My passion for piercings, like many other people, began with nothing more than a simple blunt stud through the ear at the age of twelve. Since that day modification has grown from a juvenile curiosity to something more profound in my life. Something almost indescribable in the way that a simple piece of jewelry can make me feel fulfilled and truly good about myself. But since about the age of eleven I've been unhappy. There's no other way to describe it, not depressed exactly just "unhappy". And so what I look for in life is simple, thing that DO make me happy. This of course causes the largest problem when it comes to modification and, in turn, piercing.
At A Glance Author anonymous Contact anonymous@bme.anon When A month ago Artist Rick Gilmour Studio Adorned Location Calgary, Alberta, Canada Of course I had been exposed to septum piercings almost immediately when my fascination into mods began to develop. They were something that, for many years, I saw as extreme and often times intimidating. As time passed I began to see something else mixed in with those pictures, I saw something beautiful and almost primitive in their allure. Although I now saw this piercing as equal in beauty, if not more so, than others it still wasn't something I considered seriously for myself, due mostly to the constant criticism of piercing by people I love and respect. But as months passed things began to deteriorate for me, the pressures to do well in school were going up, my father was no longer living at home and we hadn't spoken in almost a year, and my the relationship with my boyfriend of 10 months seemed to be crumbling beneath me. Finally one day I lapsed back into the familiar numbness of cutting. By the end of that day I knew that things had to change. I wanted to be everything I thought I never could be, or, more accurately, what I was too afraid to try to be.
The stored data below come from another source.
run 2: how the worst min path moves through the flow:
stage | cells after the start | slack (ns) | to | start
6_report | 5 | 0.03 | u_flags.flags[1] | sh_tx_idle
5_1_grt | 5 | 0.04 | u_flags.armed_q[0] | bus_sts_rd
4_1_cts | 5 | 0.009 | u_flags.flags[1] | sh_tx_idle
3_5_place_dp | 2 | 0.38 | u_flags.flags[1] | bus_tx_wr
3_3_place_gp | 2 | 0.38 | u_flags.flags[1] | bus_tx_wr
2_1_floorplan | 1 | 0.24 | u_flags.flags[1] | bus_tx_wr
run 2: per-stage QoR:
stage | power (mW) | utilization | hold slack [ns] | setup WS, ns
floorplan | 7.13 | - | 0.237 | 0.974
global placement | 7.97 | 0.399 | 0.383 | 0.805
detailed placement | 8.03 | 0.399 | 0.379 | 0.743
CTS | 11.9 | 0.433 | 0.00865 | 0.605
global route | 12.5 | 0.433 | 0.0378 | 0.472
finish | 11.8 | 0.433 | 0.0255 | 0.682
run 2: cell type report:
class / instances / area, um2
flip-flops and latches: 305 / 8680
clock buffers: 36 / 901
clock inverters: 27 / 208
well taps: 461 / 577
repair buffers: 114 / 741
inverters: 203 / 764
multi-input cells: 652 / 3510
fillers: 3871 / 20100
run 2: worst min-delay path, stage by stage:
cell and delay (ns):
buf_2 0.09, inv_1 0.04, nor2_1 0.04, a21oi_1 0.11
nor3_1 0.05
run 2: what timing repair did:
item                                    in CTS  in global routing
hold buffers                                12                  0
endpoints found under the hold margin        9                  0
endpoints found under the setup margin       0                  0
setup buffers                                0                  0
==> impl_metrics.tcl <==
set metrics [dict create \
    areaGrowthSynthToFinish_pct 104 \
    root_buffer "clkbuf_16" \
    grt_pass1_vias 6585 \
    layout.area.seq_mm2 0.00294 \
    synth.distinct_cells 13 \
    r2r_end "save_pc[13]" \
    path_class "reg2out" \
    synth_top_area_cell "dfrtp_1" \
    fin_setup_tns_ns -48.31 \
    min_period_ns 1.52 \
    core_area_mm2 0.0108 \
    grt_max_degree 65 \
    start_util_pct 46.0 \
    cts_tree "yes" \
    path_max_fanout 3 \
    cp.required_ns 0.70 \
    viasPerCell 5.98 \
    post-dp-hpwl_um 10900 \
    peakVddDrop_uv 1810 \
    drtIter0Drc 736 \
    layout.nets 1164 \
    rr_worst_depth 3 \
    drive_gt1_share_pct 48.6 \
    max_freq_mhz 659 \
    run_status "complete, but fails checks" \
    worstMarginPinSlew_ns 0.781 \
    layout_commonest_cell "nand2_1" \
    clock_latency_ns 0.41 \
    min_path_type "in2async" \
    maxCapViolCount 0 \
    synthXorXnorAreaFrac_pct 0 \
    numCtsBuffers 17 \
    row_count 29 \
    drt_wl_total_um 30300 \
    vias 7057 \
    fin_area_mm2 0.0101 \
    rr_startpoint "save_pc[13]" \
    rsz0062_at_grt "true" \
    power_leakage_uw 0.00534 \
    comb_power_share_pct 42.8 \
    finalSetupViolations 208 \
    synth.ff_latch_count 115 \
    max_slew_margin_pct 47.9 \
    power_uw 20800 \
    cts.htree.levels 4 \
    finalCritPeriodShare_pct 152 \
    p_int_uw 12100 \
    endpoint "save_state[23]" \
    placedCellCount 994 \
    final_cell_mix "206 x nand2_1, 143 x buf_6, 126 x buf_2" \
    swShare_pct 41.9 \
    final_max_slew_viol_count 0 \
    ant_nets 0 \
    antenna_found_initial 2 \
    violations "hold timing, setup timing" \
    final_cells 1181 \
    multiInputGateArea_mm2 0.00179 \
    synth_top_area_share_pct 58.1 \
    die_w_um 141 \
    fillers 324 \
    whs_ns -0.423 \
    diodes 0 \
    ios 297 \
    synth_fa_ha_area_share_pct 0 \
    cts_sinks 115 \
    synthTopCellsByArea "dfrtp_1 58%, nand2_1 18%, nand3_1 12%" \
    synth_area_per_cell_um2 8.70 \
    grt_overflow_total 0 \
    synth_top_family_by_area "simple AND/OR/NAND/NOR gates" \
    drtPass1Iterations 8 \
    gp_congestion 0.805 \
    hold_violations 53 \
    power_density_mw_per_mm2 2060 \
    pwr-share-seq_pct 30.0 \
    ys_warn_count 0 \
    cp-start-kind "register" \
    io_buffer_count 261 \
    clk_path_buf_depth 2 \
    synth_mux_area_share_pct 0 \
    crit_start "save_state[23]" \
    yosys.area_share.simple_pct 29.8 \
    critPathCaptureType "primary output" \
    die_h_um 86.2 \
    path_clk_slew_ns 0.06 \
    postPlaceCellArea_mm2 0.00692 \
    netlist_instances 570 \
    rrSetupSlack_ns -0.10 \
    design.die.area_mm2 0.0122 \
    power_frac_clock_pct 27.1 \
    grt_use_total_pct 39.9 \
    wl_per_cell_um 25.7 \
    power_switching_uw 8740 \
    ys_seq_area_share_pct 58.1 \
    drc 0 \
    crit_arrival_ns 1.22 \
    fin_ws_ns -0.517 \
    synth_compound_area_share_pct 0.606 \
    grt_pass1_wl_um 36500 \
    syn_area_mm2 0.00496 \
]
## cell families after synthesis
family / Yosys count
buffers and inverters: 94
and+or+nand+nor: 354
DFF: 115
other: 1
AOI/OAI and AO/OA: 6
And so, for the first time I could remember, I made the decision be who I wanted to be, starting with my septum.
The next day I woke up ready for a new piercing. I chose not to bring anybody with me, for the first time I was facing a new piercing alone. In fact I didn't even feel the need to tell anybody about my plans. After all, this was something I was doing for myself and as far as I was concerned it was my business and mine alone. I headed out to Adorned at about 3 that afternoon. There's no other studio that I would trust more, they're extremely sanitary, professional and not to mention experienced. When I walked in my nerves instantly started calming when I noticed that impossibly clean smell that always hits you in piercing studios. I'll spare you all the little details about the procedure itself. But the forms were filled out and I was led to the back.
All my piercings have been done freehand and this was no exception, and since I hear that the clamp can be the worst part I'm always relieved. By the time I was cleaned and marked up I couldn't stand the anticipation. In some odd way I felt like I'd been waiting for this moment for ages. It was the first step towards the person I wanted to be, towards being happy again, as corny as that sounds. I took that last deep breath in and felt the needle push through. The pain was intense for that fraction of a second and then it was over almost faster than it started. Rick handed me a paper towel to wipe my eyes with after the retainer was inserted and then I was done. I finally looked in the mirror for the first time and it struck me that I had really done it. I didn't feel like I was just that average face in the crowd anymore. I was starting to match up with who I felt like on the inside and that made me happier than anything else.
The aftercare I'm using is simple, a mix of salt soaks and Dr. Bronner's lavender soap for the first two weeks. Now I'm mostly just sticking with the LITHA program and it seems to be healing without much trouble.
I still haven't worked up the nerve to show my friends and family my new addition but oddly enough this doesn't bother me too much, I couldn't, nor do I want to, hide this forever. So I know that showing them will happen in its own time. Overall this piercing wasn't the solution to all my problems, and I didn't expect it to be. It wasn't even well planned out. But it's a symbol. A step in the right direction to remind me of bad times but also to prove to myself that I had the power to change things for the better. I can be happy, even if I don't fit into the mold that most people would like me to.
"It's a luscious mix of words and tricks
That let us bet when you know we should fold
On rocks i dreamt of where we'd stepped
And the whole mess of roads we're now on."